═══ Data ═══
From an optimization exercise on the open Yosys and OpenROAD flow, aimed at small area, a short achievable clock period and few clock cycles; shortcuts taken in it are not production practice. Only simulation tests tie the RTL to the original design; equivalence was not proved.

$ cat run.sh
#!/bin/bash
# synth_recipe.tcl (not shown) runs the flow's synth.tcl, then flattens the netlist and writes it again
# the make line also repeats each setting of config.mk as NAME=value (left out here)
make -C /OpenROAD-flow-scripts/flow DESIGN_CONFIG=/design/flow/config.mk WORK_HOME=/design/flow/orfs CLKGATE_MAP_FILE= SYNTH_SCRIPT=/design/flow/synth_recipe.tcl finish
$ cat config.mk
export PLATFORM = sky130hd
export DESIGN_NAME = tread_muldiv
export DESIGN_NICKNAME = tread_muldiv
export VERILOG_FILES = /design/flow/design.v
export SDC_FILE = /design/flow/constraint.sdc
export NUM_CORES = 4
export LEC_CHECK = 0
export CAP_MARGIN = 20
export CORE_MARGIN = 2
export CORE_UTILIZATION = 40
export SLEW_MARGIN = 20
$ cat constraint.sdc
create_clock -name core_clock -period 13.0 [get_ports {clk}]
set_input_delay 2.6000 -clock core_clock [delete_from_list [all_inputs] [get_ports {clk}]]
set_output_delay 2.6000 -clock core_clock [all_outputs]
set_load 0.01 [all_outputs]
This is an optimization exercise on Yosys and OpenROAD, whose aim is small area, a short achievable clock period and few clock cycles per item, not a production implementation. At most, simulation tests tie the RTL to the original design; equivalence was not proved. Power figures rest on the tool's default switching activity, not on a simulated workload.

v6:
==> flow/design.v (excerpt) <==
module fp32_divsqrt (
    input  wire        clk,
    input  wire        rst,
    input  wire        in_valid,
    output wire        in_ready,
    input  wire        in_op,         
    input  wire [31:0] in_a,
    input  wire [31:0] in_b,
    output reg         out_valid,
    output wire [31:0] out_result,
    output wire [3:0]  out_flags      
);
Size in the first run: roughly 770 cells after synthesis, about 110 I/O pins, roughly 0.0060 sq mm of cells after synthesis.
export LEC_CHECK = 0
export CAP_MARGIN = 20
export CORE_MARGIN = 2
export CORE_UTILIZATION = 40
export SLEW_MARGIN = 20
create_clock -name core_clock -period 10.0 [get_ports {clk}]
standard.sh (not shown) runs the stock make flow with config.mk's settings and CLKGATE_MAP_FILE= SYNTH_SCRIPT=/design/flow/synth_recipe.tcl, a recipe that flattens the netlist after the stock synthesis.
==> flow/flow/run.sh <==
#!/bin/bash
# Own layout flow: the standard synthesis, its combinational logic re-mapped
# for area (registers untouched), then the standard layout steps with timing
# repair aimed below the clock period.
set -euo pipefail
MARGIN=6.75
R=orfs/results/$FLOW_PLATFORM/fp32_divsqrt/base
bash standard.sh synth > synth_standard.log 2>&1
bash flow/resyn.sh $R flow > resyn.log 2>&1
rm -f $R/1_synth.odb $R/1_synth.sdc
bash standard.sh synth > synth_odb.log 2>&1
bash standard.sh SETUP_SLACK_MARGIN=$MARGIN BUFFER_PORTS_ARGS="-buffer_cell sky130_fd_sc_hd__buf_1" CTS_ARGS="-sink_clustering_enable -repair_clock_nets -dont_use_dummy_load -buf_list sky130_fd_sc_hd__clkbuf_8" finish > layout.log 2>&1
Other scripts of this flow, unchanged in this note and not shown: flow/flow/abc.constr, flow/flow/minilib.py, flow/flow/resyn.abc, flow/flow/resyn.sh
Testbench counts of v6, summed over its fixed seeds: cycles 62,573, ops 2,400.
═══
═══ Data ═══
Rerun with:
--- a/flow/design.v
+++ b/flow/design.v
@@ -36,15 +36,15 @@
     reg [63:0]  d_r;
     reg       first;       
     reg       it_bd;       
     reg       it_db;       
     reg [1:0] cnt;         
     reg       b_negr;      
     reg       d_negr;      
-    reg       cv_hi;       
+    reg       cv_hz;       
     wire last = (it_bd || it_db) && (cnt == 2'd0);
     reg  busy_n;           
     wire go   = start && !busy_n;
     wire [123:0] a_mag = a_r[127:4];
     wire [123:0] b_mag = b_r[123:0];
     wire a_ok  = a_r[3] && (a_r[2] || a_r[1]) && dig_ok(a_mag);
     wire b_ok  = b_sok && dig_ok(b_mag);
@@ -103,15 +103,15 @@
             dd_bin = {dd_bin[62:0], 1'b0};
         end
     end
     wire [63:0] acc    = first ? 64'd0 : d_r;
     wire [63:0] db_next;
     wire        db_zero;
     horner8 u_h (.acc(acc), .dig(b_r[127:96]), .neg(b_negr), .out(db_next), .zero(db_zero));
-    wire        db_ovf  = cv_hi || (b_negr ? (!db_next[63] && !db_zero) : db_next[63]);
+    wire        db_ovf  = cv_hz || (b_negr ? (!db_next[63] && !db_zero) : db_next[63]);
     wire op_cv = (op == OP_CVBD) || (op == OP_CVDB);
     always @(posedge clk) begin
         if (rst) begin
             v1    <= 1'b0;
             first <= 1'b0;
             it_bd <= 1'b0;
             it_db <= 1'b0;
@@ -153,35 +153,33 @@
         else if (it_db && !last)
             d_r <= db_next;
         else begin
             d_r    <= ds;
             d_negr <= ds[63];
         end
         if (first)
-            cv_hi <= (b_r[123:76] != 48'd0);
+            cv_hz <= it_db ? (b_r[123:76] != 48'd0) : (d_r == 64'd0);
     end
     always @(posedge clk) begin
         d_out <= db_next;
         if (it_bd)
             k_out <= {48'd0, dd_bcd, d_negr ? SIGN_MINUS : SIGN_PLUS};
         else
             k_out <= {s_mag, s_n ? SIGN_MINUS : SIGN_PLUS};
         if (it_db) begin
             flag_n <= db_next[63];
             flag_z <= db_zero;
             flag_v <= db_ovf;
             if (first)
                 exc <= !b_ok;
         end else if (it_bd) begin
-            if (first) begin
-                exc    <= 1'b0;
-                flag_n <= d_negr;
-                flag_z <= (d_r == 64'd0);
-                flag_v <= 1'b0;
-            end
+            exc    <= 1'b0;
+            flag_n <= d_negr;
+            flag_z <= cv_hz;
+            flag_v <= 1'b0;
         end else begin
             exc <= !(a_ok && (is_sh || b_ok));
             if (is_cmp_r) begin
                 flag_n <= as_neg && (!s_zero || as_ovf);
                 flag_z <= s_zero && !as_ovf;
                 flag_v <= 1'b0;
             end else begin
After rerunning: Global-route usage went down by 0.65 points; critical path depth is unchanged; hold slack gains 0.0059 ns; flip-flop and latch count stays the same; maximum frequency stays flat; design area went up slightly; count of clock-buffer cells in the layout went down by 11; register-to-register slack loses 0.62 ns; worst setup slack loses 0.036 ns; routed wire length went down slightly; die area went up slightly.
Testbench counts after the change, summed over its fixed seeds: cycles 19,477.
═══
> _What is needed_
Wherever the string "else" appears in the entries above, list that line.

> _Expected answer_
         else if (it_db && !last)
         else begin
         else
         end else if (it_bd) begin
         end else begin
             end else begin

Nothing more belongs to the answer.